## TASK TO CARRY OUT
After locating the line that contains "logic [63:0] word_oh;" in the records below, write out exactly that line and each line after it through the one that contains "set_output_delay 1.3000 -clock", and nothing else.

## GIVEN DATA
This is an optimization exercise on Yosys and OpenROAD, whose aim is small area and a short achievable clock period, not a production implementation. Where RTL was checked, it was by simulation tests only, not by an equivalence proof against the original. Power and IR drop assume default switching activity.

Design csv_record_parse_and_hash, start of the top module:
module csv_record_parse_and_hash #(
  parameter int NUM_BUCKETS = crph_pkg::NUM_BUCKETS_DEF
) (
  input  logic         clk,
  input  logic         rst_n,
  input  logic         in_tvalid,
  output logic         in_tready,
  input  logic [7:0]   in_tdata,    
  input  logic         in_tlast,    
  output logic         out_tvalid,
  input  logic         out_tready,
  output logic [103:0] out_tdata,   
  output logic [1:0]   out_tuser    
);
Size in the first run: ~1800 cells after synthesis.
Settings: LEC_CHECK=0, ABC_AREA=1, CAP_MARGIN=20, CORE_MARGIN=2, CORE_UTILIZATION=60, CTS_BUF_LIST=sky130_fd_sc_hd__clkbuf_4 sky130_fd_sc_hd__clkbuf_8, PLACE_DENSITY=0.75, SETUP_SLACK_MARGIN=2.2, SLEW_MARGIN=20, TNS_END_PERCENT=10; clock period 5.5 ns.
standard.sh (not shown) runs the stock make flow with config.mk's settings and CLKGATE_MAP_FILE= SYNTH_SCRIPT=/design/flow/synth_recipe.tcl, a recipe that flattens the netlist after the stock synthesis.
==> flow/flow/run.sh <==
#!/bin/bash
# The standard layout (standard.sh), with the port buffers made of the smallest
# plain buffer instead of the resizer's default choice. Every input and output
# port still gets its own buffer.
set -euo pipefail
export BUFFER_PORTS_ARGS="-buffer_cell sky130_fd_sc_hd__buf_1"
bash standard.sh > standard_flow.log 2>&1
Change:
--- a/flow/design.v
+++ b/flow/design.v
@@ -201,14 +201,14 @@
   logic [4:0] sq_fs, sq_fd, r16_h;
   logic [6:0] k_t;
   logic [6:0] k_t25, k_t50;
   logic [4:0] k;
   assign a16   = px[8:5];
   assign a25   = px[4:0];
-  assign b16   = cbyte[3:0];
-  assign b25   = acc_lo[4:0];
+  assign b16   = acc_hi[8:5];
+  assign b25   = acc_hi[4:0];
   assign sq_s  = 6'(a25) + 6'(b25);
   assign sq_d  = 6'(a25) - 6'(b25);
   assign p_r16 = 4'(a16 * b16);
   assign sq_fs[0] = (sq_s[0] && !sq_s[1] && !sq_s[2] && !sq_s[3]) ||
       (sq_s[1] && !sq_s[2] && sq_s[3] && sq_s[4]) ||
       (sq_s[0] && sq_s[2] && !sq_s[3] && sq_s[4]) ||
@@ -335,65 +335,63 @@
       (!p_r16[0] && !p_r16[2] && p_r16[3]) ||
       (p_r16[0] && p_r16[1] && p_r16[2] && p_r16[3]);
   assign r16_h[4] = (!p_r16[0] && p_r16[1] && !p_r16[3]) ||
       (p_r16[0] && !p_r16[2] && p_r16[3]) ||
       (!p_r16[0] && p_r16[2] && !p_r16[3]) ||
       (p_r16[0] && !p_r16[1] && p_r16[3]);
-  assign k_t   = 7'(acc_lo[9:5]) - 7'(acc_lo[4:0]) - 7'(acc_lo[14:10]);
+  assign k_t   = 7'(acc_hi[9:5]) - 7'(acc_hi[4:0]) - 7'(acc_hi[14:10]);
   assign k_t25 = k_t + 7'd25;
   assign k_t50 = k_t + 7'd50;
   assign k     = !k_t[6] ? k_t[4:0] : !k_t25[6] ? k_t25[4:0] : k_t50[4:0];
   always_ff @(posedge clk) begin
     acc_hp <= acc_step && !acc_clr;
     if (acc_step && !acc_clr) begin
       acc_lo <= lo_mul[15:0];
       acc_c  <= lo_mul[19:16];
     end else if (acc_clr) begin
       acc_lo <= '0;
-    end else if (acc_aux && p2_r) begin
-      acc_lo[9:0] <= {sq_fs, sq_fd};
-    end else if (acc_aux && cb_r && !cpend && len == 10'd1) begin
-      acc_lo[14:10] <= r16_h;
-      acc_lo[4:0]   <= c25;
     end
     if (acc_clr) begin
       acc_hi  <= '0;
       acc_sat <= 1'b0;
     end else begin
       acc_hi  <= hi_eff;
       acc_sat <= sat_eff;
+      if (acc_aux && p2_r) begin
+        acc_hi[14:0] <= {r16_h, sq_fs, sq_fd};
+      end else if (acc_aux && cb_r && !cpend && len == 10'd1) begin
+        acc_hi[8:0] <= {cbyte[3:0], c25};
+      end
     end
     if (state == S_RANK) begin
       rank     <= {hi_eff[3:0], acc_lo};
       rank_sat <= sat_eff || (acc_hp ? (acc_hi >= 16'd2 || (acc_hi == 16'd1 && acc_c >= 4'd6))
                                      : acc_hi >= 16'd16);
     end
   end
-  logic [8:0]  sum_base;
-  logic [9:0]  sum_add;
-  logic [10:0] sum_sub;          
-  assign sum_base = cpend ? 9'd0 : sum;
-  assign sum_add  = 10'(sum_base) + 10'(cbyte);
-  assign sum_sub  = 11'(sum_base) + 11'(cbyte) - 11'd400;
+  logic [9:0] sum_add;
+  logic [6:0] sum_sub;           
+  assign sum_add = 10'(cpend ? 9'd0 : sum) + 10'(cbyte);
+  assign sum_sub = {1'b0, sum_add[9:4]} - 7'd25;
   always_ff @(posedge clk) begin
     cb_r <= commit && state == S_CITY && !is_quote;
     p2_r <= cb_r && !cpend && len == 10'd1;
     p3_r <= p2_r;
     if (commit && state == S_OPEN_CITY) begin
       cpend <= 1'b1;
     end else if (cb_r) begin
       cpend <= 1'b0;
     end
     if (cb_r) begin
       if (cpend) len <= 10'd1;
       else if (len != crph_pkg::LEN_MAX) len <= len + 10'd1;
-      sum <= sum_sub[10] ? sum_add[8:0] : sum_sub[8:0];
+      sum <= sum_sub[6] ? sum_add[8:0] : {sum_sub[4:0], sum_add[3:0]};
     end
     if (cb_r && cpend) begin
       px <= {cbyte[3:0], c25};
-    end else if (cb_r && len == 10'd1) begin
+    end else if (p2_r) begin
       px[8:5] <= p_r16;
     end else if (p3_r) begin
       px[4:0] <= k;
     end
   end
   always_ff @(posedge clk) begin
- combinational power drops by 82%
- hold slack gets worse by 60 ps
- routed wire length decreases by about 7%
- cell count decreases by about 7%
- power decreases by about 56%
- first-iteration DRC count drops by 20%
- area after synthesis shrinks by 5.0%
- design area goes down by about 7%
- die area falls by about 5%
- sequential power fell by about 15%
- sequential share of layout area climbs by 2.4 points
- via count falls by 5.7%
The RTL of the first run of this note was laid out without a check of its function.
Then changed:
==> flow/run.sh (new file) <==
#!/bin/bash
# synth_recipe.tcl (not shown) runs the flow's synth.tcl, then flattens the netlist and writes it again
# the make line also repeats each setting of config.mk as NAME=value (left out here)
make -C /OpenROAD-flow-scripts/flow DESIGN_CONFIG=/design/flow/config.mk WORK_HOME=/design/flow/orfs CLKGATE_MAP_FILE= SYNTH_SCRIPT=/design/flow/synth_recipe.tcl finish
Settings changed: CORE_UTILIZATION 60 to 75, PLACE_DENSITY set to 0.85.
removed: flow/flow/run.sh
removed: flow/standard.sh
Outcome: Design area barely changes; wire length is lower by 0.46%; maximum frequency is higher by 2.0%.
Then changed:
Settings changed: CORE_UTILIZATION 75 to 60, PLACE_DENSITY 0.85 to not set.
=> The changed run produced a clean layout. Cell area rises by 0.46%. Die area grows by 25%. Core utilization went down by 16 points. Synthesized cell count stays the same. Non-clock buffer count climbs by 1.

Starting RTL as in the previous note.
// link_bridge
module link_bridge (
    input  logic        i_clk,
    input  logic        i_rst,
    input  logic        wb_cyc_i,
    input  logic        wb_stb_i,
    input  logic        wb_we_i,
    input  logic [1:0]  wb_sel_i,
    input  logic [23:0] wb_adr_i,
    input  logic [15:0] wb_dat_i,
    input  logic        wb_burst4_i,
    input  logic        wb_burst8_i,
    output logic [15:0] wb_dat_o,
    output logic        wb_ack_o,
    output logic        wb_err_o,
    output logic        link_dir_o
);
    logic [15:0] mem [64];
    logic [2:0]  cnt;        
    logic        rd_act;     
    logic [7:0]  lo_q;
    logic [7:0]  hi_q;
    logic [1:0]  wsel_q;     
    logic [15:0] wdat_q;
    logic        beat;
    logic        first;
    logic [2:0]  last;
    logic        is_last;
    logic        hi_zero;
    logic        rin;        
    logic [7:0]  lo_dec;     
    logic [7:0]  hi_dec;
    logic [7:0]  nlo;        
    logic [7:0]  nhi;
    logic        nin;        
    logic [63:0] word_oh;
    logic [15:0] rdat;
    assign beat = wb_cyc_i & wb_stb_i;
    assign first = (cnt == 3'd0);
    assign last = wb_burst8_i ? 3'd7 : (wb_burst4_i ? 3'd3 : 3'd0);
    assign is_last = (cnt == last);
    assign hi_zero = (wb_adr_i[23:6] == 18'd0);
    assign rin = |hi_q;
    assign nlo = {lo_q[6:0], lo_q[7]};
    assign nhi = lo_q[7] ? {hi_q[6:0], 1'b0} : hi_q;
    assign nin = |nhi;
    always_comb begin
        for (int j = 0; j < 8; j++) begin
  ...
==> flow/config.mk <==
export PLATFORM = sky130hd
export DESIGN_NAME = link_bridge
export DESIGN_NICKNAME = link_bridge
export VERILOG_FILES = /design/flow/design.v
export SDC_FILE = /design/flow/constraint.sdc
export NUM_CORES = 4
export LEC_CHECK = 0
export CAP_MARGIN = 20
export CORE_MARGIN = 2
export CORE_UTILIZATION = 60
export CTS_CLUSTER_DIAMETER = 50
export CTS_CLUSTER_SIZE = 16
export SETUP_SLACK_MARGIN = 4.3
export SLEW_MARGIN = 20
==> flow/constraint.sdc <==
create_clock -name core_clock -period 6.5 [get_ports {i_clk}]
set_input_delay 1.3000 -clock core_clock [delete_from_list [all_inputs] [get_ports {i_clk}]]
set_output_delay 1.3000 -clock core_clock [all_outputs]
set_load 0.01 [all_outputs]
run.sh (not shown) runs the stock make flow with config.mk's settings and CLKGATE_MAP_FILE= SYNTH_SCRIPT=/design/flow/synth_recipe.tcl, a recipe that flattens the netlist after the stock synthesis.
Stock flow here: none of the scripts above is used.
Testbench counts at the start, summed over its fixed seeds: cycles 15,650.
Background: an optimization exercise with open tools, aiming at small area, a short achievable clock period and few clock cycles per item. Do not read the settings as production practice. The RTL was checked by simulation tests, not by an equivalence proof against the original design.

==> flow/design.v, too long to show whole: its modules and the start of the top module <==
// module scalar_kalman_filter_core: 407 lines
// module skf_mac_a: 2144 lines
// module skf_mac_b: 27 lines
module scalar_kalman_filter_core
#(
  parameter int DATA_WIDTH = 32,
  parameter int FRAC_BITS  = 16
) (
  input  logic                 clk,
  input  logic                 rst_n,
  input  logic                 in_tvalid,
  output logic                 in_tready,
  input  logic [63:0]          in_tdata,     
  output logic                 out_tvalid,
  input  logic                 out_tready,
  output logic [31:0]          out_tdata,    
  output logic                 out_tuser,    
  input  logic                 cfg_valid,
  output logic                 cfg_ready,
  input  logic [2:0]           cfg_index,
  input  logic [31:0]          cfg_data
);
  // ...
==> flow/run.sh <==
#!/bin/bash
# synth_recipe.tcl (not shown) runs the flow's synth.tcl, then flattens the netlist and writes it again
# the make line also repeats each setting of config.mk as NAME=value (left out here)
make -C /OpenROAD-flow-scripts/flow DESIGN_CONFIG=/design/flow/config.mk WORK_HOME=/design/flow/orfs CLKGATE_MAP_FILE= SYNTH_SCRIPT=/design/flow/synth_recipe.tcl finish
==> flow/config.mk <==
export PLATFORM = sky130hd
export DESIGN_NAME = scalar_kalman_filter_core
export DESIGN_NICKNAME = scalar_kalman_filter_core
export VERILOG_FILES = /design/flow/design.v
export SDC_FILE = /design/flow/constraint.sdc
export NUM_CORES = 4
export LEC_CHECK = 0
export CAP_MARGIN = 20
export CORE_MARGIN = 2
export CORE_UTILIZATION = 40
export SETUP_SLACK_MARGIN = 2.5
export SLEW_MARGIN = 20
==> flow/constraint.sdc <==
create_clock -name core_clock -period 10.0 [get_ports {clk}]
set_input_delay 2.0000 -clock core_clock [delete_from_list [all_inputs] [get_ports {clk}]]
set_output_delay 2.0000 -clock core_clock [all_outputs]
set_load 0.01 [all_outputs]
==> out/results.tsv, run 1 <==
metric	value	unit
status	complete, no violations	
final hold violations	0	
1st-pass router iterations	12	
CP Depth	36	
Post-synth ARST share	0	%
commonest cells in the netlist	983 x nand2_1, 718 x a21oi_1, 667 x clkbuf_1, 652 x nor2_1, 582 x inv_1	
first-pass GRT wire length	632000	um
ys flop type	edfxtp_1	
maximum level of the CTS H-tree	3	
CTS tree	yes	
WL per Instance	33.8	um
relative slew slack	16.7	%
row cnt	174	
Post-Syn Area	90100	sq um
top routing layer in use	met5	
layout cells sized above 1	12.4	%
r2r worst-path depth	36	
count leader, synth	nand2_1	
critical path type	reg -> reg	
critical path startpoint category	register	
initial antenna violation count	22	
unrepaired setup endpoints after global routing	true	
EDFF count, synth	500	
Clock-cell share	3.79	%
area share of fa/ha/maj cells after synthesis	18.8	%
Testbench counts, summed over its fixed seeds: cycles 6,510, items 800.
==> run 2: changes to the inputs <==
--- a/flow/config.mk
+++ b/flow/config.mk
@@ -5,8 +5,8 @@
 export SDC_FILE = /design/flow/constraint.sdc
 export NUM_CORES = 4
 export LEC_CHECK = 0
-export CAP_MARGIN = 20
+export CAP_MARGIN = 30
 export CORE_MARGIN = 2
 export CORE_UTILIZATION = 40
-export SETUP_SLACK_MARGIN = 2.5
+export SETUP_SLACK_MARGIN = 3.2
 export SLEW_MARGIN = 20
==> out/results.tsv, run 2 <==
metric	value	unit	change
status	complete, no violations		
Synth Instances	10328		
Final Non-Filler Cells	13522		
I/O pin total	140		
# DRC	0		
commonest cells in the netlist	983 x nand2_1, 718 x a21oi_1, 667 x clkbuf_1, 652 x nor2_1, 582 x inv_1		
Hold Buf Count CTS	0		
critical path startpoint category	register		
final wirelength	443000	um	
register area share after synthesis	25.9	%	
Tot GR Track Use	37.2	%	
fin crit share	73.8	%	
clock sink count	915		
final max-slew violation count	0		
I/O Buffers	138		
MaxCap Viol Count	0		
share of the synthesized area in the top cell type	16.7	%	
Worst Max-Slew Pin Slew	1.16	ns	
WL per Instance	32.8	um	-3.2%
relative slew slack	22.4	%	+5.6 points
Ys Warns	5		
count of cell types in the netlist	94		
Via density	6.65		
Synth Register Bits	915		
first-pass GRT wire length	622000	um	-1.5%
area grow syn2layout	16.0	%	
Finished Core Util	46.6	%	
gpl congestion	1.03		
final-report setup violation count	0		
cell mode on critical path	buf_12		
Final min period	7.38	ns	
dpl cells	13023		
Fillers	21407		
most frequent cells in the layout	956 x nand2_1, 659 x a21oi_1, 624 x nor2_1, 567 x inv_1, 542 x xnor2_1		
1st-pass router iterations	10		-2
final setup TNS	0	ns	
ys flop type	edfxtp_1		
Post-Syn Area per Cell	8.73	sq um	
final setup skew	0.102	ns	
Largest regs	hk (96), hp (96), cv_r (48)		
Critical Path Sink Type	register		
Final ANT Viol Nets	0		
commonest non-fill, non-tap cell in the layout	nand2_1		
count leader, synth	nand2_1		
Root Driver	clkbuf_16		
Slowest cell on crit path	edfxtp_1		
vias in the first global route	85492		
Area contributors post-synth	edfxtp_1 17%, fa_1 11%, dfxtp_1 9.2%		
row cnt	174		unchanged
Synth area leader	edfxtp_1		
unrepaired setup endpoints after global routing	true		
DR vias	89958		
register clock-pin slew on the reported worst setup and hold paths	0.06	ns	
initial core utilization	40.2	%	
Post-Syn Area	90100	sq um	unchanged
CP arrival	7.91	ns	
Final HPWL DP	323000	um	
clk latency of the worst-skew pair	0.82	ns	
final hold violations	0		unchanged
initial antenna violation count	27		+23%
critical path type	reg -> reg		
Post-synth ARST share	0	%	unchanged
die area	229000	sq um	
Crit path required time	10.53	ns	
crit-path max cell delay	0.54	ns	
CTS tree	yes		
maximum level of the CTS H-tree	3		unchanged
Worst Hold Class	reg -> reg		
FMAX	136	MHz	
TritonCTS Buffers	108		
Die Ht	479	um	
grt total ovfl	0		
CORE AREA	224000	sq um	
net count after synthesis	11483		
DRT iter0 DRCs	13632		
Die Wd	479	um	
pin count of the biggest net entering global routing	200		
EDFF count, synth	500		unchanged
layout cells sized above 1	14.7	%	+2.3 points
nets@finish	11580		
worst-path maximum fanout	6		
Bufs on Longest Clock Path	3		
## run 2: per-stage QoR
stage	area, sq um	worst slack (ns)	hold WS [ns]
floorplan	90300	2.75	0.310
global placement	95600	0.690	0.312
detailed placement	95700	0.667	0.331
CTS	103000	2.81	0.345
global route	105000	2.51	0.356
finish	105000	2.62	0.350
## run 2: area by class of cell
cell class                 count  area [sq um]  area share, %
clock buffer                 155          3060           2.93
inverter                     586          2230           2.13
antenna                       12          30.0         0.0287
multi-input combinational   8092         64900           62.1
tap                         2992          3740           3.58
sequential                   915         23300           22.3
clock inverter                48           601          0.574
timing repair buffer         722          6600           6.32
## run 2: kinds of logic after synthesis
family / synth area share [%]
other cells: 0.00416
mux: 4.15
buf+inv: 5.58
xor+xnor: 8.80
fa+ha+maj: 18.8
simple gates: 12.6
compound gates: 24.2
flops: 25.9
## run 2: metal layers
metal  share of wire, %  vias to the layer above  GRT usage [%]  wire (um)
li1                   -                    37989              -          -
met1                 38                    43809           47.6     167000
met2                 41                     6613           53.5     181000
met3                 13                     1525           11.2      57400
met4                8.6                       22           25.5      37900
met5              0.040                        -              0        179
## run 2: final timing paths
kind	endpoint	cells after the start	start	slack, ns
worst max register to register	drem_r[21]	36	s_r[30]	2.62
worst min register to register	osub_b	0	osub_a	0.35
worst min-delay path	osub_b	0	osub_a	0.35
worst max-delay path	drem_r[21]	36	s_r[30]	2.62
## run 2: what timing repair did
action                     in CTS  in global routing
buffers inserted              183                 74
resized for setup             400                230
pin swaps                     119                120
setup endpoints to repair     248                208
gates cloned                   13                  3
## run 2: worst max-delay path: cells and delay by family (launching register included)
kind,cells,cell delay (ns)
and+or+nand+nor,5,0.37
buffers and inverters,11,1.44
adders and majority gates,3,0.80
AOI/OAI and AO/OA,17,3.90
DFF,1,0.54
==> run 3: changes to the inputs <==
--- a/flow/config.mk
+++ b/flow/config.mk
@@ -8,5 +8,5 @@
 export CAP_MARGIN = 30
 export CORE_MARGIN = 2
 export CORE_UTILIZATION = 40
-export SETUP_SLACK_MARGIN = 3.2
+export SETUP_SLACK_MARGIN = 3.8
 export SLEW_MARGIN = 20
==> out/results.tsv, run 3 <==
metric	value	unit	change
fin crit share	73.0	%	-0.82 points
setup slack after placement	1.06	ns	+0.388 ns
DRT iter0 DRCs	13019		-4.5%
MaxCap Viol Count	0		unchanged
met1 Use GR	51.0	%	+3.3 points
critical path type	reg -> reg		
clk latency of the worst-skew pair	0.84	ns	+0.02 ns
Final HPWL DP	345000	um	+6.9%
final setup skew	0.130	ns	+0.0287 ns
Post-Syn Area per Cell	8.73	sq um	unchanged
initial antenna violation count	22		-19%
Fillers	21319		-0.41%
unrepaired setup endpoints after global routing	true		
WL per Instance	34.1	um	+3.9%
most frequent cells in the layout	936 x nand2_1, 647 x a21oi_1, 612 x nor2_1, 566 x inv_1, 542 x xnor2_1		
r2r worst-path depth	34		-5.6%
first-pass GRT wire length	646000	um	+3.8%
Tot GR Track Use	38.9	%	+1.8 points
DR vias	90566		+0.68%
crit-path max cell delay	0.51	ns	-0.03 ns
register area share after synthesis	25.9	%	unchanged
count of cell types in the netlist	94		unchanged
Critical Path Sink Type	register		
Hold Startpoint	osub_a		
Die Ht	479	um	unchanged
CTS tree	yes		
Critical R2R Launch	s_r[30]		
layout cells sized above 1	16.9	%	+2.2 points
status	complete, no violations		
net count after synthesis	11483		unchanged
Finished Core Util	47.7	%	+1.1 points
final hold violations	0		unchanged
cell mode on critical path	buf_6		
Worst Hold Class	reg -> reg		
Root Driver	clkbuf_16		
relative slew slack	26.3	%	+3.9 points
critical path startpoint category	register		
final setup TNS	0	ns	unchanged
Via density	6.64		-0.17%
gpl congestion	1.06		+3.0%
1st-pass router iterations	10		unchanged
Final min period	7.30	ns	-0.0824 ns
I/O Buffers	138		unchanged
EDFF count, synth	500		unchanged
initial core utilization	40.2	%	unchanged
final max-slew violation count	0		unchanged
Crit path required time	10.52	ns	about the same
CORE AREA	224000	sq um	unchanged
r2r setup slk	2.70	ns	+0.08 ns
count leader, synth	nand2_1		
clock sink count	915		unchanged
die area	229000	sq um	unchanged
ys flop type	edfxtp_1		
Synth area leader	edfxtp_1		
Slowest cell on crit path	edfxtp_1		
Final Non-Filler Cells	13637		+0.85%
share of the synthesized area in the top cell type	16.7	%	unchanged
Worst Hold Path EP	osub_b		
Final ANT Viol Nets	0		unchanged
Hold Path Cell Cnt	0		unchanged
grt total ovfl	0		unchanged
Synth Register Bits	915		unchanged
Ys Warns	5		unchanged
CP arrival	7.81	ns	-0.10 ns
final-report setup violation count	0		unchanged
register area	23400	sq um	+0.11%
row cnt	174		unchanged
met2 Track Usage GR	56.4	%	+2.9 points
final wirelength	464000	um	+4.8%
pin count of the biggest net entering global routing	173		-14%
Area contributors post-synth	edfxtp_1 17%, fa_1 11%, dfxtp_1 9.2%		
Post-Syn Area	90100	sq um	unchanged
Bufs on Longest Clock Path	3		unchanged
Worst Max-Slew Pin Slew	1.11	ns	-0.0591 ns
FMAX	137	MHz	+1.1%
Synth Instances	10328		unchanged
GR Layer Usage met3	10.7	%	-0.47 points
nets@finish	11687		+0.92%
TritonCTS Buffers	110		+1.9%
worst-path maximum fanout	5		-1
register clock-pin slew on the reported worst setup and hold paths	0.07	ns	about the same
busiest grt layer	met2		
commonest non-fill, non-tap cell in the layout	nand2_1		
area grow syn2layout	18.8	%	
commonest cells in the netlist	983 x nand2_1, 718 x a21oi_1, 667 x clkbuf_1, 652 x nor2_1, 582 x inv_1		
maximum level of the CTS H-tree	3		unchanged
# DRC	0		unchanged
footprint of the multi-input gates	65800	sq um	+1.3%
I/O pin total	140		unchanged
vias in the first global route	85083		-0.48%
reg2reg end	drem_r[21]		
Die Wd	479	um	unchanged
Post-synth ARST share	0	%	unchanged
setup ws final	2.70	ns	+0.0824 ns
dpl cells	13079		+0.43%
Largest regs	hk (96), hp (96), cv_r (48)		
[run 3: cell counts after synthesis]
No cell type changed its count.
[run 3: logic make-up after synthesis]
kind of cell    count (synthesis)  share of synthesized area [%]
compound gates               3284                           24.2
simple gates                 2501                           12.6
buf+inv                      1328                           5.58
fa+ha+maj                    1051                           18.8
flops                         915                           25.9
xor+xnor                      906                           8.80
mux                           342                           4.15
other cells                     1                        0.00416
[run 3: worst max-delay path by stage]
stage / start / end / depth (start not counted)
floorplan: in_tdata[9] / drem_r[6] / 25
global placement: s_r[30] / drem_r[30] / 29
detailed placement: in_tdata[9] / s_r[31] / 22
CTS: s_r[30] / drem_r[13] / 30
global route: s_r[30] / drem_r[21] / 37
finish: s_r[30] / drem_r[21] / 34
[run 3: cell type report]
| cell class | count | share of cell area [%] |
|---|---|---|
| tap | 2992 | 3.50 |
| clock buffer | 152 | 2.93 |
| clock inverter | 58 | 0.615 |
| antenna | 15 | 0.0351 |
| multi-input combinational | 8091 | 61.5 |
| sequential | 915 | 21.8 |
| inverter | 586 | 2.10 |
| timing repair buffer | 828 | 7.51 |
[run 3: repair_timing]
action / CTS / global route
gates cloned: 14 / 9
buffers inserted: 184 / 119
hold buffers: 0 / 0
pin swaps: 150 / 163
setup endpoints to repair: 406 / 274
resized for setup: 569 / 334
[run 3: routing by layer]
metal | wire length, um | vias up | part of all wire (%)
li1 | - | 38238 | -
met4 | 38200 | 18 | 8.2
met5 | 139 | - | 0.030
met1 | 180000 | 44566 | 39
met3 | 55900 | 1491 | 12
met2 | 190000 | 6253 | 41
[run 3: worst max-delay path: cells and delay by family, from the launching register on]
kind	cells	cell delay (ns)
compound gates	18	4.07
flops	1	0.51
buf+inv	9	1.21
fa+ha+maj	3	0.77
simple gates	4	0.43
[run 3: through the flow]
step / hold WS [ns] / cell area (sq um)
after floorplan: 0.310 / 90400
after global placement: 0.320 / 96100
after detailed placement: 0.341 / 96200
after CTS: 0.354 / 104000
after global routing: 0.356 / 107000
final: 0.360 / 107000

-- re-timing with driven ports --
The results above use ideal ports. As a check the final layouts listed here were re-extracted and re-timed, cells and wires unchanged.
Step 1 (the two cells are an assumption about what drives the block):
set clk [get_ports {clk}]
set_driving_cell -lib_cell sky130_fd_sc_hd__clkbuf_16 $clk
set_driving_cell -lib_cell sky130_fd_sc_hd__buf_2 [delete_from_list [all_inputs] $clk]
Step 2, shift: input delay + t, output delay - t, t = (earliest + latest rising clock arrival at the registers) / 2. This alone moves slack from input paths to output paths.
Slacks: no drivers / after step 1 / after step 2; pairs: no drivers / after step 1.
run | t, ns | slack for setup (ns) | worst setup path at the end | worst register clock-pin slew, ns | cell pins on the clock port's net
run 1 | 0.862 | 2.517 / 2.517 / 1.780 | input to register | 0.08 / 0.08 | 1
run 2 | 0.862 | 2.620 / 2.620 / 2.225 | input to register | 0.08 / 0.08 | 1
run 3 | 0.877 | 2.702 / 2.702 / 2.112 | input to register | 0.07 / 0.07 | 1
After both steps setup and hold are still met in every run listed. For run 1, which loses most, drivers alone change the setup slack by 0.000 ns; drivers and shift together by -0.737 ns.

## FINISHED TASK
    logic [63:0] word_oh;
    logic [15:0] rdat;
    assign beat = wb_cyc_i & wb_stb_i;
    assign first = (cnt == 3'd0);
    assign last = wb_burst8_i ? 3'd7 : (wb_burst4_i ? 3'd3 : 3'd0);
    assign is_last = (cnt == last);
    assign hi_zero = (wb_adr_i[23:6] == 18'd0);
    assign rin = |hi_q;
    assign nlo = {lo_q[6:0], lo_q[7]};
    assign nhi = lo_q[7] ? {hi_q[6:0], 1'b0} : hi_q;
    assign nin = |nhi;
    always_comb begin
        for (int j = 0; j < 8; j++) begin
  ...
==> flow/config.mk <==
export PLATFORM = sky130hd
export DESIGN_NAME = link_bridge
export DESIGN_NICKNAME = link_bridge
export VERILOG_FILES = /design/flow/design.v
export SDC_FILE = /design/flow/constraint.sdc
export NUM_CORES = 4
export LEC_CHECK = 0
export CAP_MARGIN = 20
export CORE_MARGIN = 2
export CORE_UTILIZATION = 60
export CTS_CLUSTER_DIAMETER = 50
export CTS_CLUSTER_SIZE = 16
export SETUP_SLACK_MARGIN = 4.3
export SLEW_MARGIN = 20
==> flow/constraint.sdc <==
create_clock -name core_clock -period 6.5 [get_ports {i_clk}]
set_input_delay 1.3000 -clock core_clock [delete_from_list [all_inputs] [get_ports {i_clk}]]
set_output_delay 1.3000 -clock core_clock [all_outputs]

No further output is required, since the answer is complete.